Problem statement: Beneath this task are records; tally the lines in them that contain "Sequential" and report only the number.
Start of Information
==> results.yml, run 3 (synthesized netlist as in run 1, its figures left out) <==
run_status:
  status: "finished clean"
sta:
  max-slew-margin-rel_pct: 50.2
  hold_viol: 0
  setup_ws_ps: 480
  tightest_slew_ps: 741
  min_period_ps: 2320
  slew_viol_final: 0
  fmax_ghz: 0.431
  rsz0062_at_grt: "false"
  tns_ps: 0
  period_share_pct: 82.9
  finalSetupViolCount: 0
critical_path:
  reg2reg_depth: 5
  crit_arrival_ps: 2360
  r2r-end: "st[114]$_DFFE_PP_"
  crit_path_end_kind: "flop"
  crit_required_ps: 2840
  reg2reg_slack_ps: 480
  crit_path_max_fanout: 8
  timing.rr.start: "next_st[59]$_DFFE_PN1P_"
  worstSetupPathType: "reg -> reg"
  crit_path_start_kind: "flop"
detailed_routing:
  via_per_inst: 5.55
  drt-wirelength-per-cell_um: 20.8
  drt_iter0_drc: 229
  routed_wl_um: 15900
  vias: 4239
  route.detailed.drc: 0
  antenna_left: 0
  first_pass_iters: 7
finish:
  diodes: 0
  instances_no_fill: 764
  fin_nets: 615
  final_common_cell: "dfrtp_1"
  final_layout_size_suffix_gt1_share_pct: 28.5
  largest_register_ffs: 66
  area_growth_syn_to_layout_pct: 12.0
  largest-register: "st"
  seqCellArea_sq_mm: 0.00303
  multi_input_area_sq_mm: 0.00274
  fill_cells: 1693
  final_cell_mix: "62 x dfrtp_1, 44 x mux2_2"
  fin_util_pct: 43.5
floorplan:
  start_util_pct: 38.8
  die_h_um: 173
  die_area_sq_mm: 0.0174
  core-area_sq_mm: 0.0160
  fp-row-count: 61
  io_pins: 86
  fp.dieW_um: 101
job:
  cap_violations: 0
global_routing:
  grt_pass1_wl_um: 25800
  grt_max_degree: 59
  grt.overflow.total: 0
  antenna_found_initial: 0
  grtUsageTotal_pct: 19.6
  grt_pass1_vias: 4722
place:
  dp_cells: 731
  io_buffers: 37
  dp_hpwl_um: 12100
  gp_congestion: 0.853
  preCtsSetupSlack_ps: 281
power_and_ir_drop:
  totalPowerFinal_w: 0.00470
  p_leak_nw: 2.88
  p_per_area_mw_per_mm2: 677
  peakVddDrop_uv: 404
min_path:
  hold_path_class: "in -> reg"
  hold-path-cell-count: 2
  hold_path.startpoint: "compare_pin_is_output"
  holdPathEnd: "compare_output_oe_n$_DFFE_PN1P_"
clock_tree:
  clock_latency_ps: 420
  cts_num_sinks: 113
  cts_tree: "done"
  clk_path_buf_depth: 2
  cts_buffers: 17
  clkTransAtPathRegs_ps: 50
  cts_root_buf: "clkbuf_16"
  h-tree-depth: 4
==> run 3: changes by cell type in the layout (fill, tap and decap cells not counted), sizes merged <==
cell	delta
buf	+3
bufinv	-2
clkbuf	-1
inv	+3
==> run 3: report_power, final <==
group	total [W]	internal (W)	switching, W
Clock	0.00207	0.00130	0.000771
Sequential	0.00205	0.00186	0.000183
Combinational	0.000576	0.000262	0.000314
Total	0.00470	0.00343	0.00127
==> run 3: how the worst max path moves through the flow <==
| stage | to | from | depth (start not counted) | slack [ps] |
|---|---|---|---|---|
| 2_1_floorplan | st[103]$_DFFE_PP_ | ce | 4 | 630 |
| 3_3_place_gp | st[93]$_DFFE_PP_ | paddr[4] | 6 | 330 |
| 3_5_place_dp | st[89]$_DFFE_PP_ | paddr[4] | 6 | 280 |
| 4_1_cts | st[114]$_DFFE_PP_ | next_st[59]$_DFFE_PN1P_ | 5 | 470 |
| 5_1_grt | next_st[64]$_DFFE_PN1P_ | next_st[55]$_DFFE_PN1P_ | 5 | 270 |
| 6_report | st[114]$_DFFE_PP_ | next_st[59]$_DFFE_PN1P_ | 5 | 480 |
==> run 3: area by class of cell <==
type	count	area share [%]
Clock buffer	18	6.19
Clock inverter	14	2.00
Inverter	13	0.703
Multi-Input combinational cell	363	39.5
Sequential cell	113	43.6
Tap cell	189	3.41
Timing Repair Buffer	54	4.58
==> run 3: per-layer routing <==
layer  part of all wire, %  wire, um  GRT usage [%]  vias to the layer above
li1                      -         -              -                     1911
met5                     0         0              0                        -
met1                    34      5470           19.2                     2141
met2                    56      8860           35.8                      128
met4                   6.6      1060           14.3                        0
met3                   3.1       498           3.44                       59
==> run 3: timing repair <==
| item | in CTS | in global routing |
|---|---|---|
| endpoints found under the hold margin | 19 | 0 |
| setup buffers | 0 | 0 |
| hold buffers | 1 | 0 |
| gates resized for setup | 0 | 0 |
End of Information
Start of Information
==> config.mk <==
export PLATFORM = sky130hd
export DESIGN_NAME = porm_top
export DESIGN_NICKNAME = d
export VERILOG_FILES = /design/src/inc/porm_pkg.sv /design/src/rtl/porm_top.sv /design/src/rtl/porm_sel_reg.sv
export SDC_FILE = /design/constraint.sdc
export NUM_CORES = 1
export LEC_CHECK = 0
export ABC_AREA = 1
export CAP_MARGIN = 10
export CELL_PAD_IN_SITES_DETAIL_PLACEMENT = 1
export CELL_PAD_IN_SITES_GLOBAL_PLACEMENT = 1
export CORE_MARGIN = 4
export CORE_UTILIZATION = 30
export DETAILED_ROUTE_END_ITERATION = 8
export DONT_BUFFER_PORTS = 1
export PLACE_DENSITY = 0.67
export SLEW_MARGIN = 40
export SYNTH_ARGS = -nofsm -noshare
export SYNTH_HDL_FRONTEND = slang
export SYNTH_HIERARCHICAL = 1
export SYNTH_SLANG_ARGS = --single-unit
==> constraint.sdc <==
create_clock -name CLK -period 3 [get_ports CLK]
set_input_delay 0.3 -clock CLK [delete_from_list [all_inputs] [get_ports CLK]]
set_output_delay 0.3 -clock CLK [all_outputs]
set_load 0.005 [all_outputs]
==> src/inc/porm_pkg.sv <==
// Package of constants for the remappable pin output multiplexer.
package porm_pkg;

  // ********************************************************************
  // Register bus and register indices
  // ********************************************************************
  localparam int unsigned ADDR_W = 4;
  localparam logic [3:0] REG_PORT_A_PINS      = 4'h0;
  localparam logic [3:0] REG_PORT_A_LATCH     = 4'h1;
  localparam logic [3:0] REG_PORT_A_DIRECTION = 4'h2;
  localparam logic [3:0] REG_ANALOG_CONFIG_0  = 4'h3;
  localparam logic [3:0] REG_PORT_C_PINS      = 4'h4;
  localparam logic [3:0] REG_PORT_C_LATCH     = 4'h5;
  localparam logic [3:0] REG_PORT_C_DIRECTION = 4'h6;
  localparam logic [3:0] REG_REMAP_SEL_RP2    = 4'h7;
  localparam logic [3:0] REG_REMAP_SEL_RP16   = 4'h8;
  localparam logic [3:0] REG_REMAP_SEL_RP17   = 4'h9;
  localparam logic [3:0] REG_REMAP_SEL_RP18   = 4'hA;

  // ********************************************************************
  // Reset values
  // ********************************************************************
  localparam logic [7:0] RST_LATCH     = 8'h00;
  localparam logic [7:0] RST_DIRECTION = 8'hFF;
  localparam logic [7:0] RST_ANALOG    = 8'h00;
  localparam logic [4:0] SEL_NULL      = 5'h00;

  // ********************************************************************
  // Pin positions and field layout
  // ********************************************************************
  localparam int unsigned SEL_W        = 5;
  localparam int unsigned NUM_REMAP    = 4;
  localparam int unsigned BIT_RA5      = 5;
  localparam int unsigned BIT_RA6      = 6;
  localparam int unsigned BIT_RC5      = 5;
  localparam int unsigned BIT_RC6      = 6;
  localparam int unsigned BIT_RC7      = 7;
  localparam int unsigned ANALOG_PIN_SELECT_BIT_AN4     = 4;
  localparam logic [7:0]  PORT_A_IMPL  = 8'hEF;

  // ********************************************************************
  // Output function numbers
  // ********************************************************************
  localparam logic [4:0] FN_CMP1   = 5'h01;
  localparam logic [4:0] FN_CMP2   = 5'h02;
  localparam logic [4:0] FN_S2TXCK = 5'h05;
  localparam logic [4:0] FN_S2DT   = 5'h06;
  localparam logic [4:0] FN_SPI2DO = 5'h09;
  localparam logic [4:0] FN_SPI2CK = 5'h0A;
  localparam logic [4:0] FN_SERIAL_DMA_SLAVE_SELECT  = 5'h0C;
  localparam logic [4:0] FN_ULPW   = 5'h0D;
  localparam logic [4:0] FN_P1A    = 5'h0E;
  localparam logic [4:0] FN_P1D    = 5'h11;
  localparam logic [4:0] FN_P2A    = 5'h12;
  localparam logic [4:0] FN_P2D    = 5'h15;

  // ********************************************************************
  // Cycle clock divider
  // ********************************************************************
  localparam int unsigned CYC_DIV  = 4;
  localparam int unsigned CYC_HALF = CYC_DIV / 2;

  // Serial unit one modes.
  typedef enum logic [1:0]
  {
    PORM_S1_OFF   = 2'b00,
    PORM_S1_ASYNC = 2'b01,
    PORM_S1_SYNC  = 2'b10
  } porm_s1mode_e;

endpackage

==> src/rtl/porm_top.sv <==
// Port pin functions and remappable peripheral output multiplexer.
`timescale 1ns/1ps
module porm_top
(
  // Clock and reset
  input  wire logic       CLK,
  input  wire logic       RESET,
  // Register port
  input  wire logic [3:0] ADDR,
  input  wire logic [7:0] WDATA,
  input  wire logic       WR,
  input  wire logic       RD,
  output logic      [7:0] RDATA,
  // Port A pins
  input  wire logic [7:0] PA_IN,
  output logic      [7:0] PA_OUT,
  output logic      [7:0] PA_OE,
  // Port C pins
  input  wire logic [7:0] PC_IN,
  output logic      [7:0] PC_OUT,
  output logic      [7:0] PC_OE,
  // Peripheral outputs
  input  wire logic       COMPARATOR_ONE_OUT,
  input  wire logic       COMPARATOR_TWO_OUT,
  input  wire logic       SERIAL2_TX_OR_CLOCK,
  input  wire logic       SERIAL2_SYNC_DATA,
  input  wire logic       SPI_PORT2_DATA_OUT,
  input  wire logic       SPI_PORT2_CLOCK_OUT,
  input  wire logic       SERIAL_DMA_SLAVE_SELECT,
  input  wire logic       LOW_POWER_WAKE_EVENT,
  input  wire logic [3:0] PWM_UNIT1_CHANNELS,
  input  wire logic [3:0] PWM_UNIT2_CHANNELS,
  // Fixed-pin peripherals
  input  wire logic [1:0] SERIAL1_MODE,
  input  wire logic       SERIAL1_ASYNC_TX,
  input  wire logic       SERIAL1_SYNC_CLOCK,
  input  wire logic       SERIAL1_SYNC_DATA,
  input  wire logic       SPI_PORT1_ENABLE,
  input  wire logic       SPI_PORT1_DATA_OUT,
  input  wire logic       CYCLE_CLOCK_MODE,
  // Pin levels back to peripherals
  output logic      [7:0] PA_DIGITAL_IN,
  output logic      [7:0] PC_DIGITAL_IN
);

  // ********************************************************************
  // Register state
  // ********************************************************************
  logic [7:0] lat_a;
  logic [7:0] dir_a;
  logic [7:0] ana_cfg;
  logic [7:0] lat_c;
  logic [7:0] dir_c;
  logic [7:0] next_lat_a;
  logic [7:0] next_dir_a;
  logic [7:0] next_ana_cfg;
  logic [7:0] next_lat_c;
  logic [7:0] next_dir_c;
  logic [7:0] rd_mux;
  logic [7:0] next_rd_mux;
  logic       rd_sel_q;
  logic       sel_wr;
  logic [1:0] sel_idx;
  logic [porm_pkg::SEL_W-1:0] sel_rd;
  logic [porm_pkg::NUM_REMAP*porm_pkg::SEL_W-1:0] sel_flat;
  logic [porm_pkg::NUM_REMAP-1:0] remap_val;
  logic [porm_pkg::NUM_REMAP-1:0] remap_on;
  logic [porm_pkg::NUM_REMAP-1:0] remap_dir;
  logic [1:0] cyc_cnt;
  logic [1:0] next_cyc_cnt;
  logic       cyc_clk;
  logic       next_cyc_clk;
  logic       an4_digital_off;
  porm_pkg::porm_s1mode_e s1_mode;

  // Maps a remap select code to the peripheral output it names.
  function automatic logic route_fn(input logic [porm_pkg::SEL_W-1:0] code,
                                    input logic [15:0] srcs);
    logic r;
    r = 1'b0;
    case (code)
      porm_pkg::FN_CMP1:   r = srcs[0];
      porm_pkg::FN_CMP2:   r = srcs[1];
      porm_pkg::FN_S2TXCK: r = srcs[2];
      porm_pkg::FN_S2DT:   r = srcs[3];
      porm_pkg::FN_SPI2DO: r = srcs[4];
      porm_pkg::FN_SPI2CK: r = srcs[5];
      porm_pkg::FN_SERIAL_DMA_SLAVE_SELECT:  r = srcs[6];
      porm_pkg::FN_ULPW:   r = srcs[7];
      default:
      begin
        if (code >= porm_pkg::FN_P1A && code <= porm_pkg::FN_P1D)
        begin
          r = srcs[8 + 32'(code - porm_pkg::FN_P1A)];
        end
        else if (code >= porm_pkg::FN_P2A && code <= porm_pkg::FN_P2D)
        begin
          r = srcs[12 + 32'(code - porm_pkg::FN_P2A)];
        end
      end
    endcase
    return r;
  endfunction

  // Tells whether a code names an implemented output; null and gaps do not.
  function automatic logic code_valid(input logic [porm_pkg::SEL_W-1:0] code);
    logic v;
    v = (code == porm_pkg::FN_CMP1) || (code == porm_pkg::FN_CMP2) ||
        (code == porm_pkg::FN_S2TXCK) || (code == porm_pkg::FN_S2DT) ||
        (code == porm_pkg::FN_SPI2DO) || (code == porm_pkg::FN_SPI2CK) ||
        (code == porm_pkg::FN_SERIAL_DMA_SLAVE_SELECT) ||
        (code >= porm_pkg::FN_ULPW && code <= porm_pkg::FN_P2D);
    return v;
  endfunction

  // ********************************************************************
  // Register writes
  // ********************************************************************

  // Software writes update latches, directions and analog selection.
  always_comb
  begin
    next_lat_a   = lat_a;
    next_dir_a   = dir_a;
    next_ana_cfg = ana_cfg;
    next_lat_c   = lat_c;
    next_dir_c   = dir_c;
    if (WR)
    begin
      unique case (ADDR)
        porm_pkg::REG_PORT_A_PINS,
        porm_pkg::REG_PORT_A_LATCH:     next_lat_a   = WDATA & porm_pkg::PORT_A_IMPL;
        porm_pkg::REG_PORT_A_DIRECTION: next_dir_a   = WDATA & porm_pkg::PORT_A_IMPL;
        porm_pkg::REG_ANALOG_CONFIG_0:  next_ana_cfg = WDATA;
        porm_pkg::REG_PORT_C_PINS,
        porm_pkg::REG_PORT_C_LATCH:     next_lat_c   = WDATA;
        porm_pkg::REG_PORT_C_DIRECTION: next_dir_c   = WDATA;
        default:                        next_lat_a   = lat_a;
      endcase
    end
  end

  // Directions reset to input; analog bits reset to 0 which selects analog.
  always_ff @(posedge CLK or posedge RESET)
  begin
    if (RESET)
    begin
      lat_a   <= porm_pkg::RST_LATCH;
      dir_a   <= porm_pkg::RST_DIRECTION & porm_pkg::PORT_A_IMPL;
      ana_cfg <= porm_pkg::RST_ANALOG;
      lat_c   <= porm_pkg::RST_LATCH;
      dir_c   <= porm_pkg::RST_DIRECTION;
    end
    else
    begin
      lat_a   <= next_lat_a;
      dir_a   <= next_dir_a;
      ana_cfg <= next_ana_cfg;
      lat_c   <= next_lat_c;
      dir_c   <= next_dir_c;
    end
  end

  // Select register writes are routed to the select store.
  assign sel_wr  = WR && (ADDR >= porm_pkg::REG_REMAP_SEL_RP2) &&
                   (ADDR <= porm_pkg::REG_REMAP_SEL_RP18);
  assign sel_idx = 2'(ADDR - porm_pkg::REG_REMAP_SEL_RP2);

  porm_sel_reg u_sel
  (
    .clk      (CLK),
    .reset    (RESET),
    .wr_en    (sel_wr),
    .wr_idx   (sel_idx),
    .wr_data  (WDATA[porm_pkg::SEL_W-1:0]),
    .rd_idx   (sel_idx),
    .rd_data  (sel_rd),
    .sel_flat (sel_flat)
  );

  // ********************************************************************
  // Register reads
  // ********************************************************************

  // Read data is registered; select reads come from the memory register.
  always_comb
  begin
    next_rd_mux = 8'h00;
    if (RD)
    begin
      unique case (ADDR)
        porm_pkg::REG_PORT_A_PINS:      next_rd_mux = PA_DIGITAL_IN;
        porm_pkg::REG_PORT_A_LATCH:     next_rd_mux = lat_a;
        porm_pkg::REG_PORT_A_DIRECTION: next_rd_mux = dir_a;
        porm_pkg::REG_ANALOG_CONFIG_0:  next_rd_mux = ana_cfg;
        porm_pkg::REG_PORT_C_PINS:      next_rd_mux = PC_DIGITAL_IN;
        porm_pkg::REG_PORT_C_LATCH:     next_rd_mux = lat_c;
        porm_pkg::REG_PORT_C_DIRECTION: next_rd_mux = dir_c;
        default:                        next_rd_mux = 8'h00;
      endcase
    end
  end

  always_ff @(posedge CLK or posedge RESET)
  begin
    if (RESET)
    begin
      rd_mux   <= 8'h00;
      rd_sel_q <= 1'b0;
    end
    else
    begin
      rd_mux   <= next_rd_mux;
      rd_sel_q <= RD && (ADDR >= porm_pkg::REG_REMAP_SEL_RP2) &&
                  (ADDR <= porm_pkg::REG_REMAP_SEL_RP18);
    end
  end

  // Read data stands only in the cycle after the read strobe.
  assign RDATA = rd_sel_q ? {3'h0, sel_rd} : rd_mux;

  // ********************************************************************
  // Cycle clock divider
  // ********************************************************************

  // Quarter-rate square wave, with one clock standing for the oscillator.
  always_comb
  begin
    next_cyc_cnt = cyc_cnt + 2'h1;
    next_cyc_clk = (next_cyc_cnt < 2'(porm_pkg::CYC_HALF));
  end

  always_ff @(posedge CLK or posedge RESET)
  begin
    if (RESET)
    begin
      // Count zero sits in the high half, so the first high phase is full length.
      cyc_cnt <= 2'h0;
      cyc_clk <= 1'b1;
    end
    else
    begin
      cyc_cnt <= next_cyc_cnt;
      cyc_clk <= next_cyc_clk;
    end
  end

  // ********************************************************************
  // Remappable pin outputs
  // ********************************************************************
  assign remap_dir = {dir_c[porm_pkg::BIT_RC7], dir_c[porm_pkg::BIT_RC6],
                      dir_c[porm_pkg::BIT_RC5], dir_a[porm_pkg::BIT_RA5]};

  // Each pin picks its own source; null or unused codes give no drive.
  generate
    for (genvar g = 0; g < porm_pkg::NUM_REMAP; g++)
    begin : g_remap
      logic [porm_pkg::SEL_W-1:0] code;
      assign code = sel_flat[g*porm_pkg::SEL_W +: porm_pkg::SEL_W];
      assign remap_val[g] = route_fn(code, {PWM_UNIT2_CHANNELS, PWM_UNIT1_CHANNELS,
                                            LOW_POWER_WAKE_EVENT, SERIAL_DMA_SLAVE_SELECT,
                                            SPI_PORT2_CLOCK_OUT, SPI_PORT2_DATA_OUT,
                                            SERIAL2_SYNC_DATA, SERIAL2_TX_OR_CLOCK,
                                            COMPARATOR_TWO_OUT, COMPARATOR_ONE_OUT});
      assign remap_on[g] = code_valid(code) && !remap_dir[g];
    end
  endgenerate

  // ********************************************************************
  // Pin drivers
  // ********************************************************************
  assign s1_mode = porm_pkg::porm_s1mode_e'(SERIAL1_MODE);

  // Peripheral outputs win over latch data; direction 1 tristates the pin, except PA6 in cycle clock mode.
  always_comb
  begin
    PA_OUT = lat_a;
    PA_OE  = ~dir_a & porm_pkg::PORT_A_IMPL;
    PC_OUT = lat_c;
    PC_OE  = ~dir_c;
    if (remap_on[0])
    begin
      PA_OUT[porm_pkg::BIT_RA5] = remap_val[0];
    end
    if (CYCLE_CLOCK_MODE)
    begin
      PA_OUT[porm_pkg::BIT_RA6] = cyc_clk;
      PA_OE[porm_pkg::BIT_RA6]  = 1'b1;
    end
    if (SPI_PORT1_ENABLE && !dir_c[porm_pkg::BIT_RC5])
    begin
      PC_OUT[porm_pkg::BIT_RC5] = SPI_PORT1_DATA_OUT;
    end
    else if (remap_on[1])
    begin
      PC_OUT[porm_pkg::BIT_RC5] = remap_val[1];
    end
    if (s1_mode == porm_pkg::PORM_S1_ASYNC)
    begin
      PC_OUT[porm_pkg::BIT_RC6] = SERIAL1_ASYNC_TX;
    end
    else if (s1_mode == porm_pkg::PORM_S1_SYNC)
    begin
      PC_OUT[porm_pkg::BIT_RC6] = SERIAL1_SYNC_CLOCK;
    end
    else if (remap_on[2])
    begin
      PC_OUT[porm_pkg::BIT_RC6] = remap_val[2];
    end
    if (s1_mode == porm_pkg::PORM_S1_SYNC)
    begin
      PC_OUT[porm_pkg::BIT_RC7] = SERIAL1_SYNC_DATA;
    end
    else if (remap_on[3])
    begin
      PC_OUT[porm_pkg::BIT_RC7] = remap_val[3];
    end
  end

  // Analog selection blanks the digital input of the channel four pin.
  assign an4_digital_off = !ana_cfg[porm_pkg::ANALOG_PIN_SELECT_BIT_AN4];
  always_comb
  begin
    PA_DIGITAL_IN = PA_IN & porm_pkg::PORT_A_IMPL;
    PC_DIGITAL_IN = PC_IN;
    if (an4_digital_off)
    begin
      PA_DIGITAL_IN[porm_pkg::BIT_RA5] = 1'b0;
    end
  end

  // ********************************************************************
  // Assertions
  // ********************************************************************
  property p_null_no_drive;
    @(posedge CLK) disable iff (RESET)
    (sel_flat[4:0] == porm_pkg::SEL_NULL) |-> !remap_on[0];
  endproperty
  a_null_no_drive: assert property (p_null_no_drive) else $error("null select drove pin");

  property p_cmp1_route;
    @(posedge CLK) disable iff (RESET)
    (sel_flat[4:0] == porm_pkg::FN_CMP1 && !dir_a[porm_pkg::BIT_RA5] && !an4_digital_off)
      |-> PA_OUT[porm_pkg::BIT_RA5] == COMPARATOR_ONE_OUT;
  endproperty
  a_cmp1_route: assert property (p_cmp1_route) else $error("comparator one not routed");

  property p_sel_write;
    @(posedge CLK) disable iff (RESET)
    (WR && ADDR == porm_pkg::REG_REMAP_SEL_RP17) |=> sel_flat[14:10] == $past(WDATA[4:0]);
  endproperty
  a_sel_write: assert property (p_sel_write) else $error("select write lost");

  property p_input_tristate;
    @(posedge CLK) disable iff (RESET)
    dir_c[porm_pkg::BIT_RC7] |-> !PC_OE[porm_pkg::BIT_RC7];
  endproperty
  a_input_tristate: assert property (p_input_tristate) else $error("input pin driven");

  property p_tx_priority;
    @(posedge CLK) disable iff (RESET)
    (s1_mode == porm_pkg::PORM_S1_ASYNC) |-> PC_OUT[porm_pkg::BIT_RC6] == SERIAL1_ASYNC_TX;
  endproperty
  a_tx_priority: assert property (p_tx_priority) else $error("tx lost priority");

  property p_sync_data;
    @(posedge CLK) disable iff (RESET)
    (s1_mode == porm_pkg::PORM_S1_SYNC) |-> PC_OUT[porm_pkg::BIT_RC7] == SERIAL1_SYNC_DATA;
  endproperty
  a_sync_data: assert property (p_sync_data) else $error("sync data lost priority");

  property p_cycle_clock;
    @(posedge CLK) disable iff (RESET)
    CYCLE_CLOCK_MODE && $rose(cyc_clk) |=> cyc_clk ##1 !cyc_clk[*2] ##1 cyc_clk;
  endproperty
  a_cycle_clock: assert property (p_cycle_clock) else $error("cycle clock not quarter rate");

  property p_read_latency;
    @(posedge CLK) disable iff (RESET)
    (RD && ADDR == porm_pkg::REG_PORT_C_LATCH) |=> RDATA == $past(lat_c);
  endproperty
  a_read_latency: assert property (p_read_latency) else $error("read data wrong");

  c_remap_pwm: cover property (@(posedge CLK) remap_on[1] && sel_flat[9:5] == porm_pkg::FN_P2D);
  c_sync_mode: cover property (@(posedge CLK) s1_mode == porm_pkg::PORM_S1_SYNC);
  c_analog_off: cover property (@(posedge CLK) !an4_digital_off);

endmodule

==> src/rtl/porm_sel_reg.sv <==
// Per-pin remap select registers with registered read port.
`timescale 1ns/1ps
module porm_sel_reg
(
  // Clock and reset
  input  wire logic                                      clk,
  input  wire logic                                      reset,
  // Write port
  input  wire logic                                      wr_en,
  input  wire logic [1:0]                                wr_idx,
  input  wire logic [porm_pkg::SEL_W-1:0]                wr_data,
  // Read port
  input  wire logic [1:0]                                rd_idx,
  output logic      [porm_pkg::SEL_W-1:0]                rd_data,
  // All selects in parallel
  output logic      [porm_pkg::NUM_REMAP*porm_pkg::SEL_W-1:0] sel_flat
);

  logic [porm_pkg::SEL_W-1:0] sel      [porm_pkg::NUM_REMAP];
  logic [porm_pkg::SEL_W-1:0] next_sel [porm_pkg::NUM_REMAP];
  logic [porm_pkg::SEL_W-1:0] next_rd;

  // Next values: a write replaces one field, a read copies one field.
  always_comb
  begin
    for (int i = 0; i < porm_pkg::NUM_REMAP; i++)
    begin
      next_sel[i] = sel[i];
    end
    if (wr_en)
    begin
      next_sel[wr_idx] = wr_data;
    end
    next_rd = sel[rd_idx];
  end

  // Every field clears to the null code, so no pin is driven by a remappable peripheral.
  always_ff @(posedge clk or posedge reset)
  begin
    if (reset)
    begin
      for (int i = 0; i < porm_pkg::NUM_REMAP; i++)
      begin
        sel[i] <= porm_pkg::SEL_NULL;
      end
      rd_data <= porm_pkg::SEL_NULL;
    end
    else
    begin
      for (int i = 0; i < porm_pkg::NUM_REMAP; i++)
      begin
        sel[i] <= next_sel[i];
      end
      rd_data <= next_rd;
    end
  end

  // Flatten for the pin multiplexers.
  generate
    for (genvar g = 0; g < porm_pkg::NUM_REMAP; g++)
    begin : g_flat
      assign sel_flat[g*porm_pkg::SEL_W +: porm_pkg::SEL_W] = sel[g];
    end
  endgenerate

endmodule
End of Information
Solution to the exercise: 2